Guardrails return typed decisions:

class CapstoneGuardrailResult(BaseModel):
    guardrail_id: str
    boundary: str
    decision: str
    reason: str
    version: str

19. Evaluation Architecture

Eval Suites

SuiteCoverage
fast PR evalschema/tool/policy basics
RAG evalretrieval and grounding
tool evalselection/arguments/forbidden tools
trajectory evalmulti-step workflow path
safety evalinjection/exfiltration/tool abuse
reliability evalfailure injection
human review evaldecision package quality
full release evalall high-risk scenarios

Critical Failure Examples

  • notice sent without approval;
  • cross-tenant retrieval;
  • unsupported high-risk claim;
  • forbidden tool call;
  • memory poisoning accepted;
  • duplicate side effect;
  • policy false allow.

20. Reliability Architecture

Reliability controls:

  • checkpoint every durable step;
  • timeout hierarchy;
  • retry policy by error type;
  • idempotency for side effects;
  • circuit breakers for dependencies;
  • budgets for model/tool/token/cost;
  • loop detection;
  • deadlock detection;
  • fallback policy;
  • graceful degradation;
  • escalation path;
  • chaos/failure injection.

Reliability Flow


21. Observability Architecture

Forensic Questions

The system must answer:

  • what did the agent see?
  • what model/prompt/tool versions were active?
  • what evidence supported claim?
  • what tool did the agent propose?
  • what did policy decide?
  • who approved?
  • what command committed?
  • what side effect occurred?
  • what changed after release?

Required Events

  • run started/completed;
  • context assembled;
  • model call completed;
  • tool requested/executed/denied;
  • retrieval performed;
  • memory retrieved/written/rejected;
  • policy decision;
  • guardrail decision;
  • checkpoint saved/resumed;
  • human decision recorded;
  • command committed;
  • side effect reconciled;
  • eval case failed.

22. Deployment Architecture

Deployable Units

  • agent runtime service;
  • worker service/pool;
  • tool executor;
  • MCP adapter;
  • RAG retrieval service;
  • memory service;
  • policy engine;
  • evaluation service;
  • observability pipeline;
  • UI/review queue.

Use separate deployability where risk and scaling differ.


23. Environment Strategy

EnvironmentPurpose
localunit/contract tests
devintegration with mocks
stagingfull simulation with safe data
pre-prodproduction-like load/evals
production canarylimited real traffic
productiongoverned release

High-impact tools should have sandbox/stub variants in non-prod.

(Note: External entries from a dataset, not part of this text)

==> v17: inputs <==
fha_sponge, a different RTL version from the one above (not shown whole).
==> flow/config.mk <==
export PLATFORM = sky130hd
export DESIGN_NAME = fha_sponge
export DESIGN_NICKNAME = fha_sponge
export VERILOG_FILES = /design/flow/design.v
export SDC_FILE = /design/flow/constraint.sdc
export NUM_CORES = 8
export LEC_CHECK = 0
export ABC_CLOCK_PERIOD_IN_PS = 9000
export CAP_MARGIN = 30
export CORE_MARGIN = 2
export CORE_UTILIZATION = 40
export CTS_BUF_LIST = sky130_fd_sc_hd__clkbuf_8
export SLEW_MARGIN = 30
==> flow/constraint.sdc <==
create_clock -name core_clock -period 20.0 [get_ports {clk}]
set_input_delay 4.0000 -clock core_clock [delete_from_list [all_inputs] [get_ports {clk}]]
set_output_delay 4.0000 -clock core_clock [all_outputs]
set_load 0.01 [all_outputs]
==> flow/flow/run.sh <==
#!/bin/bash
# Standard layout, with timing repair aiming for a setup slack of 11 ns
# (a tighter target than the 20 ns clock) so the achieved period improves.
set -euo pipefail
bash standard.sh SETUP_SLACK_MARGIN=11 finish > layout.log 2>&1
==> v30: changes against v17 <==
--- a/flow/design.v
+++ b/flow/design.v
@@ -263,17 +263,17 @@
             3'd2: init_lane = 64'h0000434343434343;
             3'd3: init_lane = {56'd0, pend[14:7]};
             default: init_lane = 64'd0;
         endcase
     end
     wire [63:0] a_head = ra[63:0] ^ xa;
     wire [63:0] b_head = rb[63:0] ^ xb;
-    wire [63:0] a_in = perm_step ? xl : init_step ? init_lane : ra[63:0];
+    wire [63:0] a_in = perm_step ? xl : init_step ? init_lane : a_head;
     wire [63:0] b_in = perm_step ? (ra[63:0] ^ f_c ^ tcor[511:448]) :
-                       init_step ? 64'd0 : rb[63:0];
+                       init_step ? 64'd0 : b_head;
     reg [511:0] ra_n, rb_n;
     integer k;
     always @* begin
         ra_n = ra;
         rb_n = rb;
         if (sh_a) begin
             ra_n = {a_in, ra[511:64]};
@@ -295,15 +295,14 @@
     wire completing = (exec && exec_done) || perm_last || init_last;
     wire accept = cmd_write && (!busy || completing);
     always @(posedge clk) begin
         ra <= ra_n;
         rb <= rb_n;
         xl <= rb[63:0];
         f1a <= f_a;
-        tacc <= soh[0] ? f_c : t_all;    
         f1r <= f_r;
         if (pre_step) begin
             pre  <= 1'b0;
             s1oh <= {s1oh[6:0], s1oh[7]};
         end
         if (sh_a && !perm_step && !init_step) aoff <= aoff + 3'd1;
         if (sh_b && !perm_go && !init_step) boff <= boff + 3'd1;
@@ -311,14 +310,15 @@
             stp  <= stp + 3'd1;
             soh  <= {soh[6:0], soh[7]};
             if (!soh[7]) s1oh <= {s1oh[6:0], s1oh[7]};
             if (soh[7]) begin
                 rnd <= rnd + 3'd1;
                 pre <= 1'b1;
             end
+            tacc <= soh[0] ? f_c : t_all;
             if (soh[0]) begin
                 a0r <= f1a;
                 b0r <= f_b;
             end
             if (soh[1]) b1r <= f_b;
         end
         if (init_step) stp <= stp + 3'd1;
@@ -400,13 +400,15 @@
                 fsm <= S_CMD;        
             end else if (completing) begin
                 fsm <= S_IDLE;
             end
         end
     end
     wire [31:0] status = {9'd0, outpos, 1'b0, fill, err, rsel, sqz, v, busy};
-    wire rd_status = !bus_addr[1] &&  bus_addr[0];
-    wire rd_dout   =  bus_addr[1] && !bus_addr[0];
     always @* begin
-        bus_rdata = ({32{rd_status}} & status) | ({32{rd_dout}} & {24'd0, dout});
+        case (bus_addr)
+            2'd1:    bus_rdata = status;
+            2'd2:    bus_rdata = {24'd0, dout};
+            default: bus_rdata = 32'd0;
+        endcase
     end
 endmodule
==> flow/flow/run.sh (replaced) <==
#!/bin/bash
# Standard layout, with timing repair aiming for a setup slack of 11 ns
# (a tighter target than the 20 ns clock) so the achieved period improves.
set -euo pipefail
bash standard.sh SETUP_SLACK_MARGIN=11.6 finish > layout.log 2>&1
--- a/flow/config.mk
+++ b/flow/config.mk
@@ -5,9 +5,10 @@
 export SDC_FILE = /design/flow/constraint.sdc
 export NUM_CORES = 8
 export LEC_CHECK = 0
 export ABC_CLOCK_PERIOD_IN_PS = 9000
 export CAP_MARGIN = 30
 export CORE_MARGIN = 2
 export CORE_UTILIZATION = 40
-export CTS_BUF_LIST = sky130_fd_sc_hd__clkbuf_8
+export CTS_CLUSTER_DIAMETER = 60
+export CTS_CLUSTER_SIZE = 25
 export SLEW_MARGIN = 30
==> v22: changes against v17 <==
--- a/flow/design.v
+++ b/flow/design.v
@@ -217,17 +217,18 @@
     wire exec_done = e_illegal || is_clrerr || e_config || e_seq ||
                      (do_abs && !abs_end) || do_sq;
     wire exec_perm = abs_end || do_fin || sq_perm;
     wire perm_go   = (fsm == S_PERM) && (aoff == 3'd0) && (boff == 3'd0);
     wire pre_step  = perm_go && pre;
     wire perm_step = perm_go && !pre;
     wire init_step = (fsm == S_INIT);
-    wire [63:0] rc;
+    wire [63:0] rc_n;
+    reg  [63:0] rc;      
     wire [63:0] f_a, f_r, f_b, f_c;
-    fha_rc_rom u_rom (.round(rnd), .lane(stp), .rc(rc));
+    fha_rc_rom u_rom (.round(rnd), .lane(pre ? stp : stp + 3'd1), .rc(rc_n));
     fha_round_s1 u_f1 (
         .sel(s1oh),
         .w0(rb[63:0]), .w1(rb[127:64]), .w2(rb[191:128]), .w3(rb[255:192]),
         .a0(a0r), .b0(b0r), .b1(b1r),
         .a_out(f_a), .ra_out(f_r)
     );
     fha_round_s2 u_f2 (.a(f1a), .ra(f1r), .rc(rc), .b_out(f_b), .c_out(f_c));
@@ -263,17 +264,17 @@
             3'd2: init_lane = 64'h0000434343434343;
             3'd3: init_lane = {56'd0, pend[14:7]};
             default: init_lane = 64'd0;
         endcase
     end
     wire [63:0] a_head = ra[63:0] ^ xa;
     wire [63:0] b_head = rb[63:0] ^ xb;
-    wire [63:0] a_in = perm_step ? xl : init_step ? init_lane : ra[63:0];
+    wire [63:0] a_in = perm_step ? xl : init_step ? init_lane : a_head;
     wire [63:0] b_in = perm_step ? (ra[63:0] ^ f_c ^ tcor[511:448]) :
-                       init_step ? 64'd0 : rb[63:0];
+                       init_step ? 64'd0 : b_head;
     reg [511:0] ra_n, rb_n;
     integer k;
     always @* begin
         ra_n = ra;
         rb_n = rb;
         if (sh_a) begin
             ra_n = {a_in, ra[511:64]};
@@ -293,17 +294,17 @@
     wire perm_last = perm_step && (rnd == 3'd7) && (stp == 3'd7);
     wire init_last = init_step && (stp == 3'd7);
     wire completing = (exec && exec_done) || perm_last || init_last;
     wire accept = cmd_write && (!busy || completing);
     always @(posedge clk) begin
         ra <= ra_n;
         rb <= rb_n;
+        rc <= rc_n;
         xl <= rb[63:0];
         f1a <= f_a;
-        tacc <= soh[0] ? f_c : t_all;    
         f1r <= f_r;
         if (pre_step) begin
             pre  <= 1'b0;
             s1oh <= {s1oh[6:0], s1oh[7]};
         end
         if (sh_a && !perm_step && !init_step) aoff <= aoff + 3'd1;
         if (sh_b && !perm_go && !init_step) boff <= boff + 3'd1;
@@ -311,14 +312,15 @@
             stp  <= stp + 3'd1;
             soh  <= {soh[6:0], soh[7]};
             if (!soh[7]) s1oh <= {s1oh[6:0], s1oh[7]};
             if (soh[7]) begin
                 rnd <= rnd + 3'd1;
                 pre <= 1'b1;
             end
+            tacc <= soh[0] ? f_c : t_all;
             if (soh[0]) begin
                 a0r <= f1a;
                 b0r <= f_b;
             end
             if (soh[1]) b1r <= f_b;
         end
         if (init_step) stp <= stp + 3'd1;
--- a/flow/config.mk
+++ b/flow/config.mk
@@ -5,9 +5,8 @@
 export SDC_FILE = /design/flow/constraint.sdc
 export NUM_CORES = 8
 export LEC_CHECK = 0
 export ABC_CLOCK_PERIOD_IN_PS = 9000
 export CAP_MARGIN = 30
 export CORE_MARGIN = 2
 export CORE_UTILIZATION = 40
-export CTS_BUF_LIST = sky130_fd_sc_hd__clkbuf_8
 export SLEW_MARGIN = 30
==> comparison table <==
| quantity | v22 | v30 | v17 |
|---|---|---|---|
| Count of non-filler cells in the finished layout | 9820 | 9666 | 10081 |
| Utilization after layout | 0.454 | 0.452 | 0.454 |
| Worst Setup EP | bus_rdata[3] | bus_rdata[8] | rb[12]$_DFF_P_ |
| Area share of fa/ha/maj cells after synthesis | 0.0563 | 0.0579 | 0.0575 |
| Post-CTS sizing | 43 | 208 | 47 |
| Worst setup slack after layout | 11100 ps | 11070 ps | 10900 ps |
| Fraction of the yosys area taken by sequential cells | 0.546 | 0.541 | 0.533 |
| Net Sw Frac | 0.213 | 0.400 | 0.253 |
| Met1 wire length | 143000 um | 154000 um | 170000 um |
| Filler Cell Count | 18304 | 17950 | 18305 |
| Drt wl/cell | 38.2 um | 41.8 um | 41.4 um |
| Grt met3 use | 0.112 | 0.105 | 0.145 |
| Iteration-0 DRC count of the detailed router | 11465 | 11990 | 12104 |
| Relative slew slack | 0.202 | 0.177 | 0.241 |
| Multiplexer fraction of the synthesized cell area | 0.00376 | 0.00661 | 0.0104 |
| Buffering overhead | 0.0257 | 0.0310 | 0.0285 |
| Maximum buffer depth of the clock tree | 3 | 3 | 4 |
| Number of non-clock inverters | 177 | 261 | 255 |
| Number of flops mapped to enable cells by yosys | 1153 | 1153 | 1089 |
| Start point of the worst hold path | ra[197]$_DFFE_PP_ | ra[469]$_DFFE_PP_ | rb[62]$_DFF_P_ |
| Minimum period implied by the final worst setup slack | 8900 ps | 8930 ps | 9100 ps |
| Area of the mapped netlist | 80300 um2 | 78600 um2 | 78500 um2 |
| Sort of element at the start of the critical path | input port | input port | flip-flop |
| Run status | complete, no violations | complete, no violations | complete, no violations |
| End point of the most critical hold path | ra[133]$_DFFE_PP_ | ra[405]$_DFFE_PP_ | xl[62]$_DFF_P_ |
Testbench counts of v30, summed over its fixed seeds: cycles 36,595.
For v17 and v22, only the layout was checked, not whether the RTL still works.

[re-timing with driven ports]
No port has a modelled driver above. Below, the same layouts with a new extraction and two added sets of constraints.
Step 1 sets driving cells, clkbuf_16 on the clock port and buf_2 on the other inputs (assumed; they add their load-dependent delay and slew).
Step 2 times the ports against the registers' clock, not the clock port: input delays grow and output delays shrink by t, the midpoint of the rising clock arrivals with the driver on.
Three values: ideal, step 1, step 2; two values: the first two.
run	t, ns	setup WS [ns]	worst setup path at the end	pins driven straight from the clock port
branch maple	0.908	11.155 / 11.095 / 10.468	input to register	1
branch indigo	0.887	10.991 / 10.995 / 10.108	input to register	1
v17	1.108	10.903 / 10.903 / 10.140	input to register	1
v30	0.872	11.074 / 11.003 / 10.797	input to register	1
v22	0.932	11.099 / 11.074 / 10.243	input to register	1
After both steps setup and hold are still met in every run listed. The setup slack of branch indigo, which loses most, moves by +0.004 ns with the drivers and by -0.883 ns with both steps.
Background: an optimization exercise with open tools, aiming at small area, a short achievable clock period and few clock cycles. Do not read the settings as production practice. The RTL was checked by simulation tests, not by an equivalence proof against the original design. Power and IR drop assume default switching activity.

== build 46 ==
==> flow/design.v (excerpt) <==
module stcp_compress (
    input  wire       clk,
    input  wire       rst,           
    input  wire       cmd_valid,
    output wire       cmd_ready,
    input  wire [1:0] cmd_op,        
    input  wire [1:0] cmd_plane,
    input  wire [1:0] cmd_mode,      
    input  wire [5:0] cmd_len,
    input  wire       in_valid,
    output reg        in_ready,
    input  wire [7:0] in_data,
    output wire       out_valid,
    input  wire       out_ready,
    output wire [7:0] out_data,
    output wire       res_valid,
    output wire [2:0] res_kind,
    output wire [5:0] res_len,
    output wire [7:0] res_dsize,
    output wire [7:0] res_psize,
    output wire       res_degraded,
    output wire       res_err,
    output wire       act_method
);
For scale: ~1200 flip-flops, roughly 65 I/O pins, roughly 36000 um2 of cells after synthesis.
make LEC_CHECK=0 CAP_MARGIN=20 CORE_MARGIN=2 CORE_UTILIZATION=75 CTS_CLUSTER_DIAMETER=100 CTS_CLUSTER_SIZE=30 SETUP_SLACK_MARGIN=5 SLEW_MARGIN=20 finish   # period 8.5 ns
run.sh (not shown) runs the stock make flow with config.mk's settings and CLKGATE_MAP_FILE= SYNTH_SCRIPT=/design/flow/synth_recipe.tcl, a recipe that flattens the netlist after the stock synthesis.
Testbench counts of build 46, summed over its fixed seeds: cycles 123,060.
The following lists how build 58 was set up differently from build 46:
- swapping 75 for 65 in CORE_UTILIZATION
Findings:
[build 58] total power consumption of the routed design fell about 1.6% relative to build 46. The flow did not stop early for build 58: all stages ran, and the layout cleared the timing, design-rule and antenna checks. Against build 46, build 58 comes in about 17% lower on routed wire length. Compared with build 46, cell count in build 58 increased slightly. The highest-delay cell along the critical path comes out clkdlybuf4s50_1 in one run and or3b_4 in the other, namely in build 58 and build 46 respectively. Of the two values seen for critical path startpoint, r_done was produced by build 58 and o_ptl[0] by build 46.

24. Data and Tenant Isolation

Enterprise systems require tenant isolation.

Controls:

  • tenant ID on every state/artifact/tool request;
  • policy checks include tenant;
  • RAG indexes tenant-scoped or ACL-filtered;
  • memory tenant-scoped;
  • graph traversal tenant-scoped;
  • traces tagged by tenant but access-controlled;
  • eval data de-identified;
  • cross-tenant tests in CI.

Tenant Isolation Test

def test_cross_tenant_evidence_denied():
    request = RetrievalRequest(
        request_id="req_1",
        tenant_id="tenant_a",
        requester_id="user_a",
        run_id="run_1",
        query="case evidence",
        metadata_filters={"case_id": "tenant_b_case"},
        max_results=10,
    )

    result = retrieval_service.search(request)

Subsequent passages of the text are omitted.